‘Frozen 2’ captivates an older audience with an intense storyline

After the animated movie, ‘Frozen’, reached record-breaking success for the Walt Disney franchise, hopes were high for the release of ‘Frozen 2’. Following the first movie of the series, people of all ages filed into theaters to see what kind of magic this movie would portray on the big screen. Disney reaches out to all audiences but specifically targets young children to enjoy their animations. Families brought their kids to view the new adventure that Princess Anna and Queen Elsa would embark on this time. However, what came to life on the screen was nothing like what was expected. The scenes were dark, the themes were sad, and the entire franchise transitioned from the happy, fairy tale of the first movie to the intense reality of the real world in the second. Did I enjoy it? Absolutely. 

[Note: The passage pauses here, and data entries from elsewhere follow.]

<file path="config.mk">
export PLATFORM = sky130hd
export DESIGN_NAME = cs_final_adder
export DESIGN_NICKNAME = d
export VERILOG_FILES = /design/src/rtl/mult_pkg.sv /design/src/rtl/cfa_chunk_add.sv /design/src/rtl/cs_final_adder.sv
export SDC_FILE = /design/constraint.sdc
export NUM_CORES = 1
export LEC_CHECK = 0
export BUFFER_PORTS_ARGS = -buffer_cell sky130_fd_sc_hd__buf_2
export CAP_MARGIN = 20
export CORE_UTILIZATION = 31
export CTS_BUF_LIST = sky130_fd_sc_hd__clkbuf_2
export DETAILED_ROUTE_END_ITERATION = 10
export SLEW_MARGIN = 25
export SYNTH_ARGS = -nofsm -noshare
export SYNTH_HDL_FRONTEND = slang
export SYNTH_SLANG_ARGS = --single-unit
</file>
<file path="constraint.sdc">
create_clock -name clk -period 6.8 [get_ports clk]
set_input_delay 0.68 -clock clk [delete_from_list [all_inputs] [get_ports clk]]
set_output_delay 0.68 -clock clk [all_outputs]
set_load 0.01 [all_outputs]
</file>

The themes presented throughout the movie were relevant, yet potentially difficult for younger audiences to fully grasp. Disney has always done a good job of bringing awareness to topics that are popular and important at the time. And while this movie was still entertaining and did a good job at keeping children’s attention, the storyline and message behind it was complex. Despite being aimed at kids, the audience who would get the most from this film is teenagers. The overall message that the movie portrays is about the challenges of growing up. If anyone is struggling with the idea of growing up, it is high schoolers who are getting ready to move to the next step of their lives after graduation. So while the fun musical numbers and animated characters can be considered childish, the mature message captivates an older audience.

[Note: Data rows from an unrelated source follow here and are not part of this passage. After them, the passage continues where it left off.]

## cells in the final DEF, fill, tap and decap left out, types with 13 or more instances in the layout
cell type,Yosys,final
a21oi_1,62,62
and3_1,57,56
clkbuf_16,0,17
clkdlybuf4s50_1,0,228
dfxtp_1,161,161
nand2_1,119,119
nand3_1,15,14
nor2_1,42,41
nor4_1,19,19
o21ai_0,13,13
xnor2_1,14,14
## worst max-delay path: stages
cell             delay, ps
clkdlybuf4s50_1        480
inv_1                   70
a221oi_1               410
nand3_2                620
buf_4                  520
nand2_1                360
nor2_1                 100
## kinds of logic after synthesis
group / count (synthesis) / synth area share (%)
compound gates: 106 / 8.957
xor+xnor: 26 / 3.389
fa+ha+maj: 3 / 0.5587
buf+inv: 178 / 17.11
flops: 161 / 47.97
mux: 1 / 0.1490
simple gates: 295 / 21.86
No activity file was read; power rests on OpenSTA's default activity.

Carrying on with this idea of change within the movie, the happy snowman, Olaf, finds himself in a predicament at the beginning of the film. He is getting older and noticing the things around him changing, which scares him. However, in the musical number, “Some Things Never Change”, Anna tells Olaf to focus on the things that are constant, such as love. As high schoolers experiencing extreme change, this is a good message to hold onto. When all feels like it is slipping away, stay focused on the constants in life in order to keep pushing through. Environments change, yet the love of friends and family is always there.

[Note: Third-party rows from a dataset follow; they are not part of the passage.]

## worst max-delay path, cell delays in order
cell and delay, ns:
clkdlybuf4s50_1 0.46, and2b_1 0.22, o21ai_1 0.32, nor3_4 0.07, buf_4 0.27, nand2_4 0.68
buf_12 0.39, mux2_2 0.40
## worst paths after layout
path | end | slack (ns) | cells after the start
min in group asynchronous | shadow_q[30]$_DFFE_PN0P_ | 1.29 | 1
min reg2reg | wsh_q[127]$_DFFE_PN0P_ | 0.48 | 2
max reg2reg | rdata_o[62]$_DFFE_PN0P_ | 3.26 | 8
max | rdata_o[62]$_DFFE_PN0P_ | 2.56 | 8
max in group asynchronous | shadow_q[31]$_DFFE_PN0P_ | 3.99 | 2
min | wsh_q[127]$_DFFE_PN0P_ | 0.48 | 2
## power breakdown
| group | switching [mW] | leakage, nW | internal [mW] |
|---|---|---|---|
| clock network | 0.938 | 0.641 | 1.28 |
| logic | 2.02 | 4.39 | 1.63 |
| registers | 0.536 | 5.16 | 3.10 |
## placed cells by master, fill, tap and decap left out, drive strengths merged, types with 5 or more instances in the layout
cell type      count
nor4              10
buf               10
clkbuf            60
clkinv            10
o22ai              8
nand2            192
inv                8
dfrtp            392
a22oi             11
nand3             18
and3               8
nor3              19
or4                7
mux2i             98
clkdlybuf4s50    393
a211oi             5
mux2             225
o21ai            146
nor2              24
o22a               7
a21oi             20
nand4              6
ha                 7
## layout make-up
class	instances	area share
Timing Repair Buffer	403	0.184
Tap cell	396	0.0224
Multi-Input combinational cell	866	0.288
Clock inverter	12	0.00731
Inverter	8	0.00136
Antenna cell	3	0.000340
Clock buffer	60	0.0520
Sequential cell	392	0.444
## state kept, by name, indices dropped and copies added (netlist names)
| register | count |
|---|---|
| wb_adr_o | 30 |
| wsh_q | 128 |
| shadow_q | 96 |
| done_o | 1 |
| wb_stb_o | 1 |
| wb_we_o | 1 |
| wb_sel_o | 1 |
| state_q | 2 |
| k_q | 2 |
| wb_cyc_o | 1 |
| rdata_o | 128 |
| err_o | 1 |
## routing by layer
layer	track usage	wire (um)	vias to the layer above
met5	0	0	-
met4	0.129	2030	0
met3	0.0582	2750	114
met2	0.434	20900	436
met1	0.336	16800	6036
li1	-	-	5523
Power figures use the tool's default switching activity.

The theme moving on even when things get tough comes back later in the film. The entire film continues to get a darker and darker feel to it as things get worse and worse for the characters. In the darkest part of the film, Anna sings a song about perseverance. Her heart-wrenching ballad “The Next Right Thing” is about picking yourself up from depression and grief in order to keep moving through life and make it out of the dark tunnel that has become your mind. Definitely not the kind of theme that one would expect to see in a Disney film. Although the meaning behind this song may fly right over young children’s heads, it hits an older audience hard. The take away from this song is, in my opinion, the greatest take away from almost any Disney movie ever. When life seems hopeless and you don’t know where to turn, just do the next right thing. It is okay to mourn, however, when you are ready, carry on with a good mindset and something to motivate you. In Anna’s case, she does not sit around waiting for someone else to help her. Instead, she picks herself up and helps herself.


If I am being completely honest, after I saw ‘Frozen 2’ for the first time, I had to process for a solid two days before I could form an opinion. I was thoroughly entertained, but sort of in a state of shock. I did not know how to interpret what I had just witnessed. It was dark and sad, yet meaningful and important. It was still suitable for younger audiences but gave older ones an experience that was truly impactful in ways no animated movie has done before. The soundtrack was beautiful, the animations were outstanding, and the storyline, though complex for a children’s movie, was impeccable. Disney is not just for kids anymore.